En primer lugar, soy un hombre que, desde su juventud, ha estado plenamente convencido de que la forma más fácil de vivir es la mejor. Por lo tanto, aunque pertenezco a una profesión proverbialmente enérgica y nerviosa, turbulenta en ocasiones, no había experimentado algo de esa naturaleza que perturbara mi paz. Soy uno de esos abogados poco ambiciosos que nunca se dirigen a un jurado ni buscan atraer de ninguna manera el aplauso público. En la magnífica tranquilidad de un cómodo retiro, trabajo cómodamente con las fianzas, hipotecas y títulos de propiedad de gente adinerada. Todos los que me conocen me consideran un hombre eminentemente seguro. El difunto John Jacob Astor, un personaje poco dado al entusiasmo poético, no dudó en pronunciar que mi primera virtud era la prudencia; la segunda, el método. No lo digo con vanidad, sólo dejo constancia de que mis servicios profesionales no fueron desdeñados por el difunto John Jacob Astor, un nombre que, lo admito, me encanta repetir porque tiene un sonido redondeado y orbicular, y resuena como el tintineo del golpear de lingotes de oro. Debo agregar que no fui insensible a la buena opinión del difunto John Jacob Astor. [1]

En algún momento anterior al periodo en que comienza esta pequeña historia, mis labores se habían incrementado considerablemente. Se me había conferido el cargo de juez auxiliar en el Tribunal Superior, un cargo ahora desaparecido en el estado de Nueva York. No era un trabajo difícil, aunque sí gratamente remunerado. Rara vez pierdo la calma; aún más raro es que me entregue a una peligrosa indignación ante agravios y ultrajes; pero permítanme ser imprudente y declarar que considero la abrupta y violenta abrogación del cargo de juez auxiliar, por la nueva Constitución, como un acto prematuro; había considerado una renta vitalicia de las ganancias y sólo recibí las de unos pocos años.

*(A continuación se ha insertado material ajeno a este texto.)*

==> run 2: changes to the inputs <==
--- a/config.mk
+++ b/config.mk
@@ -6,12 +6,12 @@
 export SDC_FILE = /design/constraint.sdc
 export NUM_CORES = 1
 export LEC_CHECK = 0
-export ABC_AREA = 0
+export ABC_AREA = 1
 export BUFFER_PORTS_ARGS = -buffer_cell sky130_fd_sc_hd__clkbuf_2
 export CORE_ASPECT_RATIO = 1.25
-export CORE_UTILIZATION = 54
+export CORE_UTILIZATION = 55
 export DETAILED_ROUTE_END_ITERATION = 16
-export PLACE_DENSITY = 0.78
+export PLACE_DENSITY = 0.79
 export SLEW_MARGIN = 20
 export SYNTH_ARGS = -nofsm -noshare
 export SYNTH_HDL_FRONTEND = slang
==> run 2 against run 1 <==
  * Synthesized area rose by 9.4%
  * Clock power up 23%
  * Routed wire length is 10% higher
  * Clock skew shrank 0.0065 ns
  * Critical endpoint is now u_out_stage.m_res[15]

Pero esto es al margen.

Mis oficinas estaban en un piso alto del n.- de Wall Street. En un extremo, se observaba la pared blanca del interior de un espacioso tragaluz que penetraba el edificio de arriba a abajo. Esta vista podría considerarse, más que nada, sosa, carente de lo que los paisajistas llaman “vida”. Pero, aun así, la vista del otro extremo de mis oficinas ofrecía, al menos, un contraste, si no más. En esa dirección, mis ventanas tenían una vista sin obstáculos de un alto muro de ladrillos, ennegrecido por la edad y la sombra eterna; la pared no requería telescopio para resaltar sus bellezas; en beneficio de todos los espectadores miopes, estaba a diez pies de distancia de los cristales de mis ventanas. Debido a la gran altura de los edificios circundantes, y a que mis oficinas se encontraban en el segundo piso, el intervalo entre este muro y el mío guardaba parecido con una enorme cisterna cuadrada.

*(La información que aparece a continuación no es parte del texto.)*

$ cat src/qrv_pkg.sv
`timescale 1ns / 1ps
// ---------------------------------------------------------------------------
// qrv_pkg: shared constants and types for the quaternion vector rotator
// Field widths, queue sizing, the queue status bundle and the width helper
// used by the coefficient and rotation stages.
// ---------------------------------------------------------------------------
package qrv_pkg;

   // quaternion components are fixed at 16 bits, Q2.14 by default
   localparam int QUAT_WIDTH         = 16;
   localparam int DATA_WIDTH_DEF     = 16;
   localparam int COEF_FRAC_BITS_DEF = 14;

   // coefficient queue between front and back; depth is a power of two
   localparam int QUEUE_DEPTH = 4;
   localparam int QPTR_W      = $clog2(QUEUE_DEPTH);
   localparam int QCNT_W      = $clog2(QUEUE_DEPTH + 1);

   typedef struct packed {
      logic              empty;
      logic [QCNT_W-1:0] count;
   } qrv_fifo_status_type;

   // width of an unrounded matrix term: holds 1.0 at 2*frac fraction bits
   // and the sum of two doubled products, with headroom for rounding
   function automatic int raw_width(input int frac);
      int base;
      base = (2 * frac > 2 * QUAT_WIDTH) ? 2 * frac : 2 * QUAT_WIDTH;
      return base + 3;
   endfunction

endpackage

$ cat src/qrv_front.sv
`timescale 1ns / 1ps
// ---------------------------------------------------------------------------
// qrv_front: request intake and rotation-matrix build
// Two free-running stages: coordinate products, then the nine
// rounded coefficients. Admission is by credit against the queue.
// ---------------------------------------------------------------------------
module qrv_front #(
   parameter int DATA_WIDTH     = qrv_pkg::DATA_WIDTH_DEF,
   parameter int COEF_FRAC_BITS = qrv_pkg::COEF_FRAC_BITS_DEF,
   parameter int ENTRY_W        = 1
) (
   input  logic                                  clock,
   input  logic                                  reset,
   input  logic                                  req_valid,
   output logic                                  req_ready,
   input  logic signed [qrv_pkg::QUAT_WIDTH-1:0] req_quat_x,
   input  logic signed [qrv_pkg::QUAT_WIDTH-1:0] req_quat_y,
   input  logic signed [qrv_pkg::QUAT_WIDTH-1:0] req_quat_z,
   input  logic signed [qrv_pkg::QUAT_WIDTH-1:0] req_quat_w,
   input  logic signed [DATA_WIDTH-1:0]          req_vec_x,
   input  logic signed [DATA_WIDTH-1:0]          req_vec_y,
   input  logic signed [DATA_WIDTH-1:0]          req_vec_z,
   input  qrv_pkg::qrv_fifo_status_type          q_status,
   output logic                                  push_valid,
   output logic [ENTRY_W-1:0]                    push_data
);
   import qrv_pkg::*;

   localparam int RAW_W  = raw_width(COEF_FRAC_BITS);
   localparam int COEF_W = RAW_W - COEF_FRAC_BITS;
   localparam int PROD_W = 2 * QUAT_WIDTH;

   localparam logic signed [RAW_W-1:0] ONE  = RAW_W'(1) << (2 * COEF_FRAC_BITS);
   localparam logic signed [RAW_W-1:0] HALF = RAW_W'(1) << (COEF_FRAC_BITS - 1);

   // product slots
   localparam int P_XX = 0;
   localparam int P_YY = 1;
   localparam int P_ZZ = 2;
   localparam int P_XY = 3;
   localparam int P_XZ = 4;
   localparam int P_YZ = 5;
   localparam int P_WX = 6;
   localparam int P_WY = 7;
   localparam int P_WZ = 8;

   logic                     f1_valid_ff, f1_valid_in;
   logic                     f2_valid_ff, f2_valid_in;
   logic signed [PROD_W-1:0] prod_ff [9];
   logic signed [PROD_W-1:0] prod_in [9];
   logic signed [DATA_WIDTH-1:0] vec1_ff [3];
   logic signed [DATA_WIDTH-1:0] vec2_ff [3];
   logic signed [RAW_W-1:0]  dbl [9];
   logic signed [RAW_W-1:0]  raw [9];
   logic signed [RAW_W-1:0]  rnd [9];
   logic signed [COEF_W-1:0] coef_in [9];
   logic signed [COEF_W-1:0] coef_ff [9];
   logic [QCNT_W:0]          in_flight;

   // credit: queued entries plus the two stages may not exceed the queue
   always_comb begin
      in_flight = {1'b0, q_status.count} + (QCNT_W + 1)'(f1_valid_ff)
                  + (QCNT_W + 1)'(f2_valid_ff);
      req_ready = in_flight < (QCNT_W + 1)'(QUEUE_DEPTH);
   end

   always_comb begin
      f1_valid_in      = req_valid && req_ready;
      f2_valid_in      = f1_valid_ff;
      prod_in[P_XX]    = req_quat_x * req_quat_x;
      prod_in[P_YY]    = req_quat_y * req_quat_y;
      prod_in[P_ZZ]    = req_quat_z * req_quat_z;
      prod_in[P_XY]    = req_quat_x * req_quat_y;
      prod_in[P_XZ]    = req_quat_x * req_quat_z;
      prod_in[P_YZ]    = req_quat_y * req_quat_z;
      prod_in[P_WX]    = req_quat_w * req_quat_x;
      prod_in[P_WY]    = req_quat_w * req_quat_y;
      prod_in[P_WZ]    = req_quat_w * req_quat_z;
   end

   // build the matrix from the doubled products and round each term
   always_comb begin
      for (int i = 0; i < 9; i++) begin
         dbl[i] = RAW_W'(prod_ff[i]) <<< 1;
      end
      raw[0] = ONE - (dbl[P_YY] + dbl[P_ZZ]);
      raw[1] = dbl[P_XY] - dbl[P_WZ];
      raw[2] = dbl[P_XZ] + dbl[P_WY];
      raw[3] = dbl[P_XY] + dbl[P_WZ];
      raw[4] = ONE - (dbl[P_XX] + dbl[P_ZZ]);
      raw[5] = dbl[P_YZ] - dbl[P_WX];
      raw[6] = dbl[P_XZ] - dbl[P_WY];
      raw[7] = dbl[P_YZ] + dbl[P_WX];
      raw[8] = ONE - (dbl[P_XX] + dbl[P_YY]);
      for (int i = 0; i < 9; i++) begin
         rnd[i]     = (raw[i] + HALF) >>> COEF_FRAC_BITS;
         coef_in[i] = rnd[i][COEF_W-1:0];
      end
   end

   always_ff @(posedge clock) begin
      if (reset) begin
         f1_valid_ff <= 1'b0;
         f2_valid_ff <= 1'b0;
      end else begin
         f1_valid_ff <= f1_valid_in;
         f2_valid_ff <= f2_valid_in;
      end
   end

   always_ff @(posedge clock) begin
      prod_ff    <= prod_in;
      vec1_ff[0] <= req_vec_x;
      vec1_ff[1] <= req_vec_y;
      vec1_ff[2] <= req_vec_z;
      coef_ff    <= coef_in;
      vec2_ff    <= vec1_ff;
   end

   // queue entry: vector in the low bits, coefficients above
   always_comb begin
      push_valid = f2_valid_ff;
      push_data  = '0;
      for (int k = 0; k < 3; k++) begin
         push_data[k*DATA_WIDTH +: DATA_WIDTH] = vec2_ff[k];
      end
      for (int j = 0; j < 9; j++) begin
         push_data[3*DATA_WIDTH + j*COEF_W +: COEF_W] = coef_ff[j];
      end
   end

endmodule

$ cat config.mk
export PLATFORM = sky130hd
export DESIGN_NAME = qrv_front
export DESIGN_NICKNAME = d
export VERILOG_FILES = /design/src/qrv_pkg.sv /design/src/qrv_front.sv
export SDC_FILE = /design/constraint.sdc
export NUM_CORES = 1
export LEC_CHECK = 0
export ABC_CLOCK_PERIOD_IN_PS = 1300
export BUFFER_PORTS_ARGS = -buffer_cell sky130_fd_sc_hd__buf_2
export CAP_MARGIN = 25
export CORE_AREA = 2 2 47 49
export DETAILED_ROUTE_END_ITERATION = 10
export DIE_AREA = 0 0 49 51
export GPL_TIMING_DRIVEN = 0
export PLACE_DENSITY = 0.82
export REMOVE_ABC_BUFFERS = 1
export SLEW_MARGIN = 0
export SYNTH_ARGS = -nofsm -noshare
export SYNTH_HDL_FRONTEND = slang
export SYNTH_SLANG_ARGS = --single-unit
$ cat constraint.sdc
create_clock -name clock -period 1.3 [get_ports clock]
set_input_delay 0.13 -clock clock [delete_from_list [all_inputs] [get_ports clock]]
set_output_delay 0.13 -clock clock [all_outputs]
set_load 0.05 [all_outputs]
==> out/metrics.csv, run 1 <==
metric;value;unit
CP arrival;1.25;ns
largest net degree at the start of global routing;3;
DIE HEIGHT;51;µm
Residual DRC;0;
worst ir drop on vdd;532;µV
Setup crit end kind;output pin;
crit share post-route;106;%
IO Count;122;
Ys Warns;0;
GP Congestion;0.607;
commonest non-fill, non-tap cell in the layout;buf_2;
final setup margin;-0.0772;ns
R2R Setup Slk;0.09;ns
Max FO, Critical Path;2;
Iteration-0 DRC Markers;0;
clock buffer depth;2;
Crit. Startpoint;push_valid;
# setup viols final;1;
total gr overflow;0;
Synth Instances;10;
Total Nets Final;146;
vias in the first global route;142;
share of layout cells above drive strength 1;70.8;%
Crit path required time;1.17;ns
register area share after synthesis;56.1;%
Max-Cap Viols;0;
Die Area;2500;µm²
run status;finished, violations left;
Initial Util;6.91;%
core area;2060;µm²
row count;17;
Crit Path Class;reg2out;
first-pass GRT wire length;565;µm
f_max;0.726;GHz
Via density;2.27;
Tightest Hold Check Type;in2reg;
synthesized area per cell;14.3;µm²
#FFs+latches synth;4;
clock skew;0.00467;ns
failing checks;setup timing;
worst r2r src;push_valid;
Port Buffers;9;
worst skew pair latency;0.23;ns
Slew @ Worst Pin;0.266;ns
R2R cell count;4;
hold path depth;2;
drt first pass iters;1;
n_diodes;0;
CP Launch Type;flip-flop;
clock sinks;4;
clock transition at the registers of the reported paths;0.04;ns
post-synthesis cell type count;7;
post-route insts no fill;52;
final core occ;13.9;%
Final min period;1.38;ns
hold_sp;reset;
Root Buffer;clkbuf_4;
Max Slew Vio Count;0;
placed cells;47;
initial antenna violation count;0;
Die Wd;49;µm
Slew HR;82.4;%
Syn Std Cell Area;143;µm²
CTS Buf Count;3;
Area Overhead vs Synth;101;%
CTS tree;built;
Total Routing Usage GR;3.44;%
Via Count;118;
leakage;0.126;nW
most frequent cells in the layout;8 x buf_2, 3 x clkbuf_4, 3 x dfxtp_1;
final wirelength;341;µm
Worst Hold End;push_valid;
ANT nets after route;0;
P per Cell Area;1160;nW/µm²
unrepaired setup endpoints after global routing;true;
routed len/inst;6.56;µm
CTS H-tree depth;1;
RR Endpoint;f1_valid_ff;
final hold vios;0;
==> registers in the layout (all words and copies together), names as in the netlist <==
register / count
f1_valid_ff: 1
push_valid: 1
push_data: 1
vec1_ff: 1
==> worst max-delay path by stage <==
stage / cells past startpoint / end
global placement: 4 / req_ready
CTS: 4 / req_ready
global route: 4 / req_ready
floorplan: 3 / req_ready
finish: 4 / req_ready
detailed placement: 4 / req_ready
==> layout make-up <==
type / instances / area (µm²)
clock buffers: 3 / 22.5
repair buffers: 11 / 68.8
flip-flops and latches: 4 / 81.3
well taps: 28 / 35.0
inverters: 1 / 3.75
fillers: 240 / 1780
multi-input cells: 5 / 75.1
==> synthesized netlist by cell type, drive strengths merged <==
| cell type | number | area [µm²] |
|---|---|---|
| dfxtp | 4 | 80.1 |
| a2111oi | 1 | 27.5 |
| a21o | 1 | 7.51 |
| a21oi | 1 | 5.00 |
| ha | 1 | 12.5 |
| inv | 1 | 3.75 |
| nor2b | 1 | 6.26 |
==> power by group <==
group	internal [mW]	switching, mW
registers	0.129	0.00191
logic	0.0218	0.0311
clock network	0.103	0.0452
total	0.254	0.0782
==> timing repair <==
| action | in CTS | in global routing |
|---|---|---|
| setup endpoints to repair | 1 | 2 |
| setup buffers | 1 | 0 |
| pin swaps | 2 | 3 |
| hold buffers | 1 | 0 |
| hold endpoints to repair | 1 | 0 |
| resized for setup | 5 | 0 |
==> kinds of logic after synthesis <==
| family | Yosys count | share of synthesized area (%) |
|---|---|---|
| buffers and inverters | 1 | 2.63 |
| flip-flops | 4 | 56.1 |
| adder cells (fa/ha/maj) | 1 | 8.77 |
| AND/OR/NAND/NOR | 1 | 4.39 |
| AO/OA/AOI/OAI | 3 | 28.1 |
==> worst max-delay path, stage by stage (launching register included) <==
cell     delay, ns
dfxtp_2       0.34
ha_4          0.19
a21o_1        0.17
a21oi_2       0.15
buf_6         0.17
==> per-stage QoR <==
stage	hold slack, ns	instance area [µm²]	power (mW)	worst slack [ns]	setup TNS [ns]
after floorplan	0.158	143	0.157	-0.753	-0.985
after global placement	0.233	223	0.174	0.0220	0
after detailed placement	0.236	223	0.176	0.00781	0
after CTS	0.0937	287	0.340	-0.0923	-0.0923
after global routing	0.0988	287	0.352	-0.134	-0.134
final	0.0977	287	0.332	-0.0772	-0.0772
==> routing by layer <==
layer / up-vias / part of all wire, % / global-route usage, % / wire length (µm)
li1: 63 / - / - / -
met1: 46 / 57 / 3.89 / 195
met5: - / 0 / 0 / 0
met2: 9 / 35 / 4.11 / 119
met4: 0 / 0 / 2.86 / 0
met3: 0 / 7.6 / 2.63 / 26
No activity file was read; power rests on OpenSTA's default activity.
==> inputs of run 2 (changes only) <==
CTS_BUF_LIST = sky130_fd_sc_hd__clkbuf_16   (was unset)
CTS_CLUSTER_DIAMETER = 150   (was unset)
==> out/metrics.csv, run 2 (synthesized netlist as in run 1, its figures left out) <==
metric;value;unit
vias in the first global route;144;
post-route insts no fill;51;
unrepaired setup endpoints after global routing;true;
ANT nets after route;0;
P per Cell Area;1980;nW/µm²
first-pass GRT wire length;607;µm
Slew HR;82.2;%
CTS Buf Count;3;
worst skew pair latency;0.22;ns
worst ir drop on vdd;806;µV
worst stage delay on the critical path;0.33;ns
CP max-delay cell;dfxtp_2;
most frequent cells in the layout;8 x buf_2, 3 x clkbuf_16, 3 x dfxtp_1;
worst r2r src;push_valid;
Setup TNS Final;-0.0643;ns
clock buffer depth;2;
Crit path required time;1.17;ns
f_max;0.733;GHz
leakage;0.145;nW
clock transition at the registers of the reported paths;0.03;ns
initial antenna violation count;0;
run status;finished, violations left;
Setup crit end kind;output pin;
Setup crit end;req_ready;
GP Congestion;0.607;
WHS;0.0123;ns
CP Launch Type;flip-flop;
Iteration-0 DRC Markers;0;
failing checks;setup timing;
CTS tree;built;
R2R cell count;4;
final cell area excluding filler cells;329;µm²
share of layout cells above drive strength 1;73.9;%
Residual DRC;0;
Top delay family on crit path;flip-flops;
Final min period;1.36;ns
row count;17;
RR Endpoint;f1_valid_ff;
Area Overhead vs Synth;131;%
Root Buffer;clkbuf_16;
placed cells;47;
final setup margin;-0.0643;ns
crit path buf inv count;1;
IO Count;122;
# setup viols final;1;
clock skew;0.000782;ns
Crit Path Class;reg2out;
Tightest Hold Check Type;in2reg;
fillers;239;
Total Routing Usage GR;3.82;%
Crit. Startpoint;push_valid;
n_diodes;0;
Via Count;120;
final hold vios;0;
Max-Cap Viols;0;
WP depth;4;
total gr overflow;0;
Die Area;2500;µm²
final core occ;15.9;%
dpl ws;0.00781;ns
CTS H-tree depth;1;
Max Slew Vio Count;0;
Initial Util;6.91;%
commonest non-fill, non-tap cell in the layout;buf_2;
core area;2060;µm²
Max FO, Critical Path;2;
largest net degree at the start of global routing;3;
Die Wd;49;µm
CP cell instances;ha_4 -> a21o_1 -> a21oi_2 -> buf_6;
CP arrival;1.23;ns
Port Buffers;9;
Pwr Total;0.651;mW
drt first pass iters;1;
final wirelength;358;µm
Total Nets Final;145;
clock sinks;4;
routed len/inst;7.02;µm
DIE HEIGHT;51;µm
Slew @ Worst Pin;0.268;ns
R2R Setup Slk;0.10;ns
Via density;2.35;
crit share post-route;105;%
Cell Area, Placed;223;µm²
[run 2: changes by cell type in the layout (fill, tap and decap cells not counted), sizes merged]
cell,before,now
dlygate4sd3,1,0
[run 2: area by class of cell]
cell class | instances | area (µm²) | share of cell area [%]
Clock buffer | 3 | 75.1 | 22.8
Sequential cell | 4 | 81.3 | 24.7
Tap cell | 28 | 35.0 | 10.6
Multi-Input combinational cell | 5 | 75.1 | 22.8
Inverter | 1 | 3.75 | 1.14
Timing Repair Buffer | 10 | 58.8 | 17.9
[run 2: where the power goes]
part	total, mW	leakage (nW)	internal, mW	switching [mW]
logic	0.0506	0.0742	0.0198	0.0308
clock network	0.469	0.0370	0.392	0.0771
registers	0.131	0.0337	0.129	0.00190
[run 2: how the worst min path moves through the flow]
stage / start / slack [ns] / cells past startpoint / end
after floorplan: req_vec_x[0] / 0.16 / 0 / vec1_ff[32]
after global placement: req_vec_x[0] / 0.23 / 1 / vec1_ff[32]
after detailed placement: req_vec_x[0] / 0.24 / 1 / vec1_ff[32]
after CTS: req_vec_x[0] / 0.01 / 1 / vec1_ff[32]
after global routing: req_vec_x[0] / 0.01 / 1 / vec1_ff[32]
final: req_vec_x[0] / 0.01 / 1 / vec1_ff[32]
[run 2: layer usage]
| metal | routed length, µm | vias to the layer above | GRT usage [%] |
|---|---|---|---|
| met5 | 0 | - | 0 |
| met4 | 0 | 0 | 4.29 |
| met3 | 36 | 0 | 2.63 |
| met2 | 133 | 11 | 4.34 |
| met1 | 188 | 48 | 4.24 |
| li1 | - | 61 | - |
[run 2: what timing repair did]
| item | 4_1_cts | 5_1_grt |
|---|---|---|
| gates resized for setup | 5 | 0 |
| setup endpoints to repair | 1 | 2 |
| pin swaps | 2 | 3 |
| hold buffers | 0 | 0 |
| buffers inserted | 1 | 0 |
==> inputs of run 3 (changes only) <==
ABC_AREA = 1   (was unset)
==> out/metrics.csv, run 3 <==
metric;value;unit
Final min period;1.32;ns
Die Area;2500;µm²
DIE HEIGHT;51;µm
#FFs+latches synth;4;
Max-Cap Viols;0;
failing checks;setup timing;
largest net degree at the start of global routing;3;
CTS Buf Count;3;
largest cells by area after synthesis;dfxtp_1 56%, inv_1 13%, nand2_1 11%, ha_1 8.8%, nand2_2 4.4%;
Primary FF master, synth;dfxtp_1;
final setup margin;-0.0152;ns
top-count cell post-synth;inv_1;
Setup crit end kind;output pin;
Synth top cells by count;5 x inv_1, 4 x dfxtp_1, 4 x nand2_1;
f_max;0.760;GHz
Iteration-0 DRC Markers;2;
Total Routing Usage GR;3.88;%
ANT nets after route;0;
# setup viols final;1;
Die Wd;49;µm
CTS H-tree depth;1;
WHS;0.0109;ns
leakage;0.164;nW
CTS tree;built;
n_diodes;0;
run status;finished, violations left;
R2R cell count;8;
register area share after synthesis;56.1;%
hold path depth;1;
final wirelength;363;µm
Synth top area share;56.1;%
Ys Warns;0;
busiest grt layer;met3;
worst ir drop on vdd;499;µV
Total Nets Final;153;
worst skew pair latency;0.22;ns
P per Cell Area;1940;nW/µm²
crit share post-route;101;%
CP Launch Type;flip-flop;
core area;2060;µm²
initial antenna violation count;0;
Max Slew Vio Count;0;
Root Buffer;clkbuf_16;
Crit Path Class;reg2out;
Post-synth EDFFs;0;
first-pass GRT wire length;614;µm
share of layout cells above drive strength 1;64.5;%
Via density;2.41;
placed cells;54;
Port Buffers;9;
fillers;236;
final hold vios;0;
routed len/inst;6.15;µm
post-synthesis cell type count;7;
clock buffer depth;2;
Yosys top cell by area;dfxtp_1;
Via Count;142;
vias in the first global route;168;
Area Overhead vs Synth;138;%
synthesized area per cell;8.39;µm²
clock transition at the registers of the reported paths;0.03;ns
CP arrival;1.19;ns
Tightest Hold Check Type;in2reg;
most frequent cells in the layout;8 x buf_2, 4 x inv_1, 3 x nand2_1, 3 x clkbuf_16, 3 x dfxtp_1;
Syn Std Cell Area;143;µm²
total gr overflow;0;
Residual DRC;0;
Max FO, Critical Path;2;
asr flop ratio synth;0;%
clock sinks;4;
grt met3 use;5.85;%
unrepaired setup endpoints after global routing;true;
IO Count;122;
commonest non-fill, non-tap cell in the layout;buf_2;
Crit path required time;1.17;ns
M1 GR Usage;2.65;%
GP Congestion;0.598;
clock skew;0.0000738;ns
post-route insts no fill;59;
Synth Instances;17;
Initial Util;6.91;%
row count;17;
Slew @ Worst Pin;0.254;ns
Slew HR;83.2;%
Global Route met2 Usage;4.79;%
drt first pass iters;2;
-- run 3: cell types whose count changed after synthesis, sizes merged --
| cell | previous run | this run |
|---|---|---|
| inv | 1 | 5 |
| nor2b | 1 | 0 |
| a21oi | 1 | 0 |
| nand2 | 0 | 5 |
| nor2 | 0 | 2 |
| a21o | 1 | 0 |
| a2111oi | 1 | 0 |
-- run 3: final timing paths --
kind / start / to / slack [ns]
worst max register to register: push_valid / f1_valid_ff / 0.18
worst min-delay path: req_vec_x[0] / vec1_ff[32] / 0.01
worst max-delay path: push_valid / req_ready / -0.02
worst min register to register: vec1_ff[32] / push_data / 0.33
-- run 3: layout make-up --
class | count | area, µm² | share of cell area (%)
Timing Repair Buffer | 11 | 70.1 | 20.7
Sequential cell | 4 | 81.3 | 24.0
Tap cell | 28 | 35.0 | 10.3
Inverter | 5 | 18.8 | 5.54
Clock buffer | 3 | 75.1 | 22.1
Multi-Input combinational cell | 8 | 58.8 | 17.3
-- run 3: cells by family after synthesis --
family	Yosys count	share of synthesized area (%)
adder cells (fa/ha/maj)	1	8.77
flip-flops	4	56.1
buffers and inverters	5	13.2
AND/OR/NAND/NOR	7	21.9
-- run 3: metal layers --
| layer | part of all wire, % | vias to the layer above |
|---|---|---|
| li1 | - | 75 |
| met1 | 40 | 56 |
| met2 | 39 | 11 |
| met3 | 20 | 0 |
| met4 | 0 | 0 |
| met5 | 0 | - |
-- run 3: what timing repair did --
action	4_1_cts	5_1_grt
gates resized for setup	6	1
pin swaps	3	5
endpoints found under the setup margin	1	1
hold buffers	0	0
buffers inserted	1	1
-- run 3: critical path, stage by stage, from the launching register on --
cell and delay, ns:
dfxtp_2 0.32, ha_4 0.25, nand2_2 0.03, nand2_1 0.05, nand2_1 0.05, nand2_2 0.07, inv_2 0.04, buf_8 0.14
-- run 3: report_power, final --
part | total, mW | internal (mW) | switching (mW)
clock network | 0.473 | 0.392 | 0.0804
logic | 0.0528 | 0.0235 | 0.0294
registers | 0.132 | 0.129 | 0.00220
-- run 3: per-stage QoR --
step	area (µm²)	setup TNS [ns]	setup WS [ns]	power (mW)	util, %
final	339	-0.0152	-0.0152	0.657	16.4
after global routing	339	-0.0791	-0.0791	0.681	16.4
after CTS	329	-0.0353	-0.0353	0.667	15.9
after detailed placement	223	0	0.0974	0.172	10.8
after global placement	223	0	0.123	0.171	10.8
after floorplan	143	-0.273	-0.273	0.157	-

En el periodo que precede al arribo de Bartleby, tenía a dos personas como copistas y a un chico prometedor como empleado de oficina. El primero, Turkey; el segundo, Nippers; el tercero, Ginger Nut. Estos nombres pueden parecer del tipo que normalmente no se encuentran en el directorio. La verdad, eran apodos mutuamente conferidos por mis tres empleados, y eran representativos de sus personas o caracteres. Turkey era un inglés de corta estatura, casi de mi edad, es decir, no muy lejano de los sesenta. Por la mañana, se podría decir que su rostro era de un fino tono colorido, pero después de las doce en punto del mediodía –su hora de comida– ardía como carbones navideños; y continuaba ardiendo, disminuyendo gradualmente, hasta las 6 p. m. más o menos, después de lo cual ya no veía más al dueño de la cara, que, alcanzando su cenit con el sol, parecía ponerse con él, elevarse, culminar y declinar al día siguiente, con la misma regularidad y gloria.